Good Evening: Today’s action in the U.S. capital markets can only be described as brutal, and while the catalysts for the decline in the stock market were varied, the unifying theme was a growing worry that stock prices have not yet discounted the worsening economic environment. If, as more and more economists now expect, we see either a long or deep recession, then stocks have further to fall. Not only will the 2008 lows be at risk of breaking down, but the 2002 lows could be threatened as well.
Best Buy’s announcement this morning that it would have to downwardly revise its earnings outlook was the first shoe to drop, but it was Best Buy’s description of recent sales activity that shocked people. Best Buy noted a “seismic” slowdown in consumer spending patterns. Since BBY is widely considered the best retailer of electronic gadgets, a seismic shift in investors’ opinions about the U.S. economy soon followed. Unfortunately, Best Buy wasn’t alone in using superlatives to describe the fall off in business prospects. Qualcomm offered a sales outlook echoing the concerns of BBY management, saying it has seen a “dramatic” decline in customer orders for its chips (see below). Finally, JP Morgan CEO, Jamie Dimon, opined that the recession now underway “could be worse” than the credit crisis that preceded it (see below).

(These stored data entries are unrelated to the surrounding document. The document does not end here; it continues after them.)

===== src/rtl/uart_block_rx.sv =====
// 8N1 UART receiver that assembles BYTES consecutive bytes into one block.
// A frame error drops the partial block; a long idle gap silently drops it.
module uart_block_rx #(
    parameter int CLKS_PER_BIT = 87,
    parameter int BYTES        = 16,
    parameter int TIMEOUT_BITS = 32
) (
    input  logic               clk,
    input  logic               rst_n,
    input  logic               uart_rx,
    output logic [8*BYTES-1:0] o_block,
    output logic               o_valid,
    output logic               o_frame_err,
    output logic               o_busy
);

    localparam int CW        = $clog2(CLKS_PER_BIT);
    localparam int BW        = $clog2(BYTES + 1);
    localparam int TO_CYCLES = TIMEOUT_BITS * CLKS_PER_BIT;
    localparam int IW        = $clog2(TO_CYCLES + 1);

    localparam logic [CW-1:0] HALF_LAST = CW'(CLKS_PER_BIT / 2 - 1);
    localparam logic [CW-1:0] BIT_LAST  = CW'(CLKS_PER_BIT - 1);
    localparam logic [BW-1:0] BYTE_LAST = BW'(BYTES - 1);
    localparam logic [IW-1:0] IDLE_LAST = IW'(TO_CYCLES - 1);

    localparam logic [2:0] ST_IDLE      = 3'd0;
    localparam logic [2:0] ST_START     = 3'd1;
    localparam logic [2:0] ST_DATA      = 3'd2;
    localparam logic [2:0] ST_STOP      = 3'd3;
    localparam logic [2:0] ST_WAIT_HIGH = 3'd4;

    logic               sync1_r, sync2_r, rx_prev_r;
    logic               rx_s, start_edge_s;
    logic [2:0]         state_r, state_nxt_s;
    logic [CW-1:0]      clk_cnt_r, clk_cnt_nxt_s;
    logic [2:0]         bit_cnt_r, bit_cnt_nxt_s;
    logic [7:0]         shift_r, shift_nxt_s;
    logic [BW-1:0]      byte_cnt_r, byte_cnt_nxt_s;
    logic [IW-1:0]      idle_cnt_r, idle_cnt_nxt_s;
    logic [8*BYTES-1:0] buf_r, buf_nxt_s, buf_shift_s;
    logic [8*BYTES-1:0] block_nxt_s;
    logic               valid_nxt_s, ferr_nxt_s, busy_nxt_s;

    assign rx_s         = sync2_r;
    assign start_edge_s = rx_prev_r & ~rx_s;
    assign buf_shift_s  = {buf_r[8*BYTES-9:0], shift_r};

    // Next-state logic for the receive FSM, counters and block buffer.
    always_comb begin
        state_nxt_s    = state_r;
        clk_cnt_nxt_s  = clk_cnt_r;
        bit_cnt_nxt_s  = bit_cnt_r;
        shift_nxt_s    = shift_r;
        byte_cnt_nxt_s = byte_cnt_r;
        idle_cnt_nxt_s = idle_cnt_r;
        buf_nxt_s      = buf_r;
        block_nxt_s    = o_block;
        valid_nxt_s    = 1'b0;
        ferr_nxt_s     = 1'b0;
        case (state_r)
            ST_IDLE: begin
                // A start edge beats a timeout landing on the same cycle.
                if (start_edge_s) begin
                    state_nxt_s    = ST_START;
                    clk_cnt_nxt_s  = {CW{1'b0}};
                    bit_cnt_nxt_s  = 3'd0;
                    idle_cnt_nxt_s = {IW{1'b0}};
                end else if (byte_cnt_r != {BW{1'b0}}) begin
                    if (idle_cnt_r == IDLE_LAST) begin
                        byte_cnt_nxt_s = {BW{1'b0}};
                        idle_cnt_nxt_s = {IW{1'b0}};
                    end else begin
                        idle_cnt_nxt_s = idle_cnt_r + 1'b1;
                    end
                end else begin
                    idle_cnt_nxt_s = {IW{1'b0}};
                end
            end
            ST_START: begin
                if (clk_cnt_r == HALF_LAST) begin
                    clk_cnt_nxt_s = {CW{1'b0}};
                    state_nxt_s   = rx_s ? ST_IDLE : ST_DATA;
                end else begin
                    clk_cnt_nxt_s = clk_cnt_r + 1'b1;
                end
            end
            ST_DATA: begin
                if (clk_cnt_r == BIT_LAST) begin
                    clk_cnt_nxt_s = {CW{1'b0}};
                    shift_nxt_s   = {rx_s, shift_r[7:1]};
                    bit_cnt_nxt_s = bit_cnt_r + 1'b1;
                    if (bit_cnt_r == 3'd7) begin
                        state_nxt_s = ST_STOP;
                    end else begin
                        state_nxt_s = ST_DATA;
                    end
                end else begin
                    clk_cnt_nxt_s = clk_cnt_r + 1'b1;
                end
            end
            ST_STOP: begin
                if (clk_cnt_r == BIT_LAST) begin
                    clk_cnt_nxt_s = {CW{1'b0}};
                    if (rx_s) begin
                        buf_nxt_s   = buf_shift_s;
                        state_nxt_s = ST_IDLE;
                        if (byte_cnt_r == BYTE_LAST) begin
                            block_nxt_s    = buf_shift_s;
                            valid_nxt_s    = 1'b1;
                            byte_cnt_nxt_s = {BW{1'b0}};
                        end else begin
                            byte_cnt_nxt_s = byte_cnt_r + 1'b1;
                        end
                    end else begin
                        ferr_nxt_s     = 1'b1;
                        byte_cnt_nxt_s = {BW{1'b0}};
                        state_nxt_s    = ST_WAIT_HIGH;
                    end
                end else begin
                    clk_cnt_nxt_s = clk_cnt_r + 1'b1;
                end
            end
            ST_WAIT_HIGH: begin
                if (rx_s) begin
                    state_nxt_s = ST_IDLE;
                end else begin
                    state_nxt_s = ST_WAIT_HIGH;
                end
            end
            default: begin
                state_nxt_s    = ST_IDLE;
                byte_cnt_nxt_s = {BW{1'b0}};
            end
        endcase
        busy_nxt_s = (state_nxt_s != ST_IDLE) || (byte_cnt_nxt_s != {BW{1'b0}});
    end

    // Input synchroniser, edge-detect history and all registered state/outputs.
    always_ff @(posedge clk or negedge rst_n) begin
        if (!rst_n) begin
            sync1_r     <= 1'b1;
            sync2_r     <= 1'b1;
            rx_prev_r   <= 1'b1;
            state_r     <= ST_IDLE;
            clk_cnt_r   <= {CW{1'b0}};
            bit_cnt_r   <= 3'd0;
            shift_r     <= 8'h00;
            byte_cnt_r  <= {BW{1'b0}};
            idle_cnt_r  <= {IW{1'b0}};
            buf_r       <= {(8*BYTES){1'b0}};
            o_block     <= {(8*BYTES){1'b0}};
            o_valid     <= 1'b0;
            o_frame_err <= 1'b0;
            o_busy      <= 1'b0;
        end else begin
            sync1_r     <= uart_rx;
            sync2_r     <= sync1_r;
            rx_prev_r   <= rx_s;
            state_r     <= state_nxt_s;
            clk_cnt_r   <= clk_cnt_nxt_s;
            bit_cnt_r   <= bit_cnt_nxt_s;
            shift_r     <= shift_nxt_s;
            byte_cnt_r  <= byte_cnt_nxt_s;
            idle_cnt_r  <= idle_cnt_nxt_s;
            buf_r       <= buf_nxt_s;
            o_block     <= block_nxt_s;
            o_valid     <= valid_nxt_s;
            o_frame_err <= ferr_nxt_s;
            o_busy      <= busy_nxt_s;
        end
    end

endmodule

This flurry of downbeat economic outlooks was not helped by the other stories you see below. A Bloomberg survey of global economic sentiment remained near its gloomiest level ever, and its survey of U.S. economists can be summed up with a quote from a Morgan Stanley pundit, who said, “the economy fell off a cliff in October” (source: Bloomberg article below). Nor did Hank Paulson and various other G-men help the backdrop today. Proclaiming a change of heart and of strategy, the Treasury Secretary admitted that the TARP would no longer seek to purchase troubled mortgage assets. Lurching completely away from its stated mission, the TARP will now target consumer loans. Even if this move proves later to be wise, the immediate consequence was carnage in the market for structured mortgage products. The poster child casualty was ResCap and the oodles of debt backing the former high-flying subprime mortgage lender (see below). ResCap’s bonds dropped 50% on the news. And, in another surprise, GE somehow wriggled its way into receiving a form of FDIC support for its subordinated debt! AAA, eh GE? As for the unintended consequences of government “help”, today’s bizarre policy announcements are enough said.

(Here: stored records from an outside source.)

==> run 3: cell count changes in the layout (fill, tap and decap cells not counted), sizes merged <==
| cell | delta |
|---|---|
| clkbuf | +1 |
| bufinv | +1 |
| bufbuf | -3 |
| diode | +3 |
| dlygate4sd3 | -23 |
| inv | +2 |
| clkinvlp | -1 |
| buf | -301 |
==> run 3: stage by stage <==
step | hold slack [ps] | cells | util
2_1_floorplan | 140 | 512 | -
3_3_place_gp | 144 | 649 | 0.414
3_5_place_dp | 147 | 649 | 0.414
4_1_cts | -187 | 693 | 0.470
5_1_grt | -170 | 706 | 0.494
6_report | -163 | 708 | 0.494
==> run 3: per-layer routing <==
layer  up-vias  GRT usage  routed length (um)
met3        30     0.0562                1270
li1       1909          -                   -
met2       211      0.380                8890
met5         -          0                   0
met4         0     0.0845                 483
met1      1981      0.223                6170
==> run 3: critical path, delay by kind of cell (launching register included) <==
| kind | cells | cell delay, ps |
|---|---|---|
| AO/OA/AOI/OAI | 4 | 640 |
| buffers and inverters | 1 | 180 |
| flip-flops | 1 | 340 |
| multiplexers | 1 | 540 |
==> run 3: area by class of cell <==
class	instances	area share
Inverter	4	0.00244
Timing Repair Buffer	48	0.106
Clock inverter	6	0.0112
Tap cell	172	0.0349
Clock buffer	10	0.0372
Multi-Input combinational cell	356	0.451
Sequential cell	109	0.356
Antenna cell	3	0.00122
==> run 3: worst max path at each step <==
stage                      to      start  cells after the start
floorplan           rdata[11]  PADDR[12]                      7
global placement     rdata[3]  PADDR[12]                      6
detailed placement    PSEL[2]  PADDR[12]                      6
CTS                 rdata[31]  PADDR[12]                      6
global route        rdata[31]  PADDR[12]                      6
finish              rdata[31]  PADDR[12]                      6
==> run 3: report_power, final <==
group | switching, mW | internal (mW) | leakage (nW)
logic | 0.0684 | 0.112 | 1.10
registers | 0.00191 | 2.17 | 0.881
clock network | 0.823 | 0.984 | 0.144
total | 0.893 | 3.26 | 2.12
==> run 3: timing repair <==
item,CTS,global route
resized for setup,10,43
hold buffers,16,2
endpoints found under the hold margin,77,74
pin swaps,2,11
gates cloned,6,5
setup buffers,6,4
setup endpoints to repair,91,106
--- src/rtl/ahb_slave_ctrl.sv ---
// AHB-Lite slave front end. Accepts pipelined address phases, checks size/address
// alignment, drives a simple back-end request (sel/addr/write/wdata/strb/prot) and
// maps back-end ready/error and a data-phase timeout onto the AHB two-cycle ERROR response.
module ahb_slave_ctrl #(
   parameter int AHB_ADDR_WIDTH = 32,
   parameter int AHB_DATA_WIDTH = 32,
   parameter int TIMEOUT        = 16
) (
   input  logic                        clk,
   input  logic                        rst,
   // AHB slave side
   input  logic                        hsel,
   input  logic [AHB_ADDR_WIDTH-1:0]   haddr,
   input  logic [1:0]                  htrans,
   input  logic                        hwrite,
   input  logic [2:0]                  hsize,
   input  logic [3:0]                  hprot,
   input  logic [AHB_DATA_WIDTH-1:0]   hwdata,
   input  logic                        hready,
   output logic                        hreadyout,
   output logic                        hresp,
   output logic [AHB_DATA_WIDTH-1:0]   hrdata,
   // back-end request
   output logic                        sel,
   output logic [AHB_ADDR_WIDTH-1:0]   addr,
   output logic                        write,
   output logic [AHB_DATA_WIDTH-1:0]   wdata,
   output logic [AHB_DATA_WIDTH/8-1:0] strb,
   output logic [3:0]                  prot,
   // back-end response
   input  logic                        ready,
   input  logic [AHB_DATA_WIDTH-1:0]   rdata,
   input  logic                        slave_error,
   input  logic                        other_error
);

   localparam int STRB_W = AHB_DATA_WIDTH / 8;
   localparam int LANE_W = $clog2(STRB_W);
   localparam int WAIT_W = (TIMEOUT > 0) ? $clog2(TIMEOUT + 1) : 1;

   typedef enum logic [1:0] {
      S_IDLE   = 2'd0,
      S_ACCESS = 2'd1,
      S_ERR1   = 2'd2,
      S_ERR2   = 2'd3
   } state_t;

   state_t                    state_q, state_d;
   logic [AHB_ADDR_WIDTH-1:0] addr_q, addr_d;
   logic                      write_q, write_d;
   logic [3:0]                prot_q, prot_d;
   logic [2:0]                size_q, size_d;
   logic [WAIT_W-1:0]         wait_q, wait_d;

   logic              phase_valid;
   logic              misaligned;
   logic              backend_err;
   logic              take_phase;
   logic [2:0]        align_mask;
   logic [WAIT_W-1:0] wait_inc;
   logic              timeout_hit;
   logic [STRB_W-1:0] size_bytes;

   // NONSEQ and SEQ are the only transfer types that reach the back end.
   assign phase_valid = hsel && hready && (htrans inside {2'b10, 2'b11});
   assign backend_err = slave_error || other_error;
   assign wait_inc    = wait_q + 1'b1;
   assign timeout_hit = (TIMEOUT != 0) && (wait_inc == WAIT_W'(TIMEOUT));

   // Alignment check: size must fit the bus and the address must be a multiple of the size.
   always_comb begin
      case (hsize)
         3'd0:    align_mask = 3'b000;
         3'd1:    align_mask = 3'b001;
         3'd2:    align_mask = 3'b011;
         default: align_mask = 3'b111;
      endcase
      misaligned = (hsize > 3'(LANE_W)) || ((haddr[2:0] & align_mask) != 3'b000);
   end

   // Next state and captured address-phase fields.
   always_comb begin
      // NOTE: every signal written here gets a default first, so no path leaves one unassigned and infers a latch.
      state_d    = state_q;
      addr_d     = addr_q;
      write_d    = write_q;
      prot_d     = prot_q;
      size_d     = size_q;
      wait_d     = wait_q;
      take_phase = 1'b0;
      case (state_q)
         S_IDLE:   take_phase = 1'b1;
         S_ACCESS: begin
            if (ready && backend_err) begin
               state_d = S_ERR1;
            end else if (ready) begin
               take_phase = 1'b1;
            end else begin
               wait_d = wait_inc;
               if (timeout_hit) state_d = S_ERR1;
            end
         end
         S_ERR1:   state_d = S_ERR2;
         S_ERR2:   take_phase = 1'b1;
         default:  state_d = S_IDLE;
      endcase
      // Shared address-phase acceptance: IDLE, a completing ACCESS and ERR2 all sample the bus.
      if (take_phase) begin
         if (phase_valid) begin
            addr_d  = haddr;
            write_d = hwrite;
            prot_d  = hprot;
            size_d  = hsize;
            wait_d  = '0;
            state_d = misaligned ? S_ERR1 : S_ACCESS;
         end else begin
            state_d = S_IDLE;
         end
      end
   end

   // State and request registers with synchronous reset.
   always_ff @(posedge clk) begin
      // NOTE: sequential state uses non-blocking assignments so every register samples pre-edge values.
      if (rst) begin
         state_q <= S_IDLE;
         addr_q  <= '0;
         write_q <= 1'b0;
         prot_q  <= '0;
         size_q  <= '0;
         wait_q  <= '0;
      end else begin
         state_q <= state_d;
         addr_q  <= addr_d;
         write_q <= write_d;
         prot_q  <= prot_d;
         size_q  <= size_d;
         wait_q  <= wait_d;
      end
   end

   // Byte-lane mask for the captured transfer size.
   always_comb begin
      case (size_q)
         3'd0:    size_bytes = STRB_W'(8'h01);
         3'd1:    size_bytes = STRB_W'(8'h03);
         3'd2:    size_bytes = STRB_W'(8'h0F);
         default: size_bytes = STRB_W'(8'hFF);
      endcase
   end

   // AHB response and back-end data path, decoded from the current state.
   always_comb begin
      hreadyout = 1'b1;
      hresp     = 1'b0;
      hrdata    = '0;
      sel       = 1'b0;
      wdata     = '0;
      strb      = '0;
      case (state_q)
         S_ACCESS: begin
            sel       = 1'b1;
            hreadyout = ready && !backend_err;
            strb      = size_bytes << addr_q[LANE_W-1:0];
            if (write_q)            wdata  = hwdata;
            if (ready && !write_q)  hrdata = rdata;
         end
         S_ERR1: begin
            hreadyout = 1'b0;
            hresp     = 1'b1;
         end
         S_ERR2:  hresp = 1'b1;
         default: ;
      endcase
   end

   assign addr  = addr_q;
   assign write = write_q;
   assign prot  = prot_q;

endmodule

Stocks opened 2% lower on the Best Buy news. The knee-jerk, small rally attempt failed, and the major averages began a slide that left them down 3% or so at lunchtime. Another small rally then tried to take hold, but it also crumbled. The indexes battled the body blows described above all day, but they were simply spent by the time the closing bell rang. Ringing up a 4.4% loss, the Dow Transports fared the best, while the Russell 2000’s 6.1% decline secured the booby prize. The superlatives and surveys forced market participants to consider what corporate earnings might look like if the U.S. really does experience the worst recession in the post WW II period. Hint: a lot lower. The potential for our economy to deliver a downside surprise in the months ahead was not lost on the bond market, however. Treasury prices rose and yields fell between 2 and 18 bps as the yield curve steepened. The dollar rose against most of its competitors (save the yen), and the U.S. dollar index gained 0.7%. Investors in commodities and commodity-linked products must be getting frustrated, since crude oil and its by-products once again set new lows. It will only take a few more days like today to see crude’s total decline from its July high to register a full $100/bbl. The CRB index was hit for a 2.5% loss and set a new, bear market low in the process.

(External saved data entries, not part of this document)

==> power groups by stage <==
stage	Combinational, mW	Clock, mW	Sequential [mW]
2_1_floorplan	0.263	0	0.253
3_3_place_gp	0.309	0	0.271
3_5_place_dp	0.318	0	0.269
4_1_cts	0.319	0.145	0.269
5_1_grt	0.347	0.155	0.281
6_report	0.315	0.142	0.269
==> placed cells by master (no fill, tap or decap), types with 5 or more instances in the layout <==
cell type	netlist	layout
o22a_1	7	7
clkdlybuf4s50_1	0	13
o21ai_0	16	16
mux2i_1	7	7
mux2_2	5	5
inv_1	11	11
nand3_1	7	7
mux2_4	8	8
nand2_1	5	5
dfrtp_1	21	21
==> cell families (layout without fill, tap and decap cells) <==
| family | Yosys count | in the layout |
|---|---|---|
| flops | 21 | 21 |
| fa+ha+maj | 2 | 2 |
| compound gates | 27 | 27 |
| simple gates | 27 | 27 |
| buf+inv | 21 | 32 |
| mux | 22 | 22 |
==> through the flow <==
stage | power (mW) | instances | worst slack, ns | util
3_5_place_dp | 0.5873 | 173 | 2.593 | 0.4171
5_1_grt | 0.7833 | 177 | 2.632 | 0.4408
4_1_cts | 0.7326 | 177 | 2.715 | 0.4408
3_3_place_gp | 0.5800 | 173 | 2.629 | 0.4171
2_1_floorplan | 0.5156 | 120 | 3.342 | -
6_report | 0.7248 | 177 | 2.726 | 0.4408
[src/rtl/led_pattern_sequencer_if.sv]
// Mode request channel between the board controls and the sequencer.
interface led_pattern_sequencer_if;
    // Valid/ready: a transfer happens on a rising Clk when ModeValid and ModeReady are both high;
    // the requester holds ModeValid and Mode stable until it sees ModeReady.
    logic [1:0] Mode;
    logic       ModeValid;
    logic       ModeReady;

    modport master (output Mode, output ModeValid, input ModeReady);
    modport slave  (input Mode, input ModeValid, output ModeReady);
endinterface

Since I saw much of the fallout from the credit crisis of 2008 coming, I tried my best to prepare for it. For years. I carry no debt, other than a conventional mortgage on a house for which I put 40% down, and I’ve always tried to be a saver rather than a spender. As someone born at the tail end of the baby boom, I often felt out of step with others in my generation who took very different approaches to all things financial. And for years I’ve been writing about what the related bubbles in both housing and credit would one day bring, but I’ve mostly laid the blame at the doorstep of Alan Greenspan. I gave too little credit (pun intended) for the straits we’re now in to others in my generation and their profligate behavior of the past two decades. The final article below, “The Shallowest Generation”, is a fine rant that penetrates much further into the feelings I’ve just described. Sent to me by a friend (thanks, Todd), it’s a somewhat lengthy but worthy read. See if it doesn’t strike some chords within you, too.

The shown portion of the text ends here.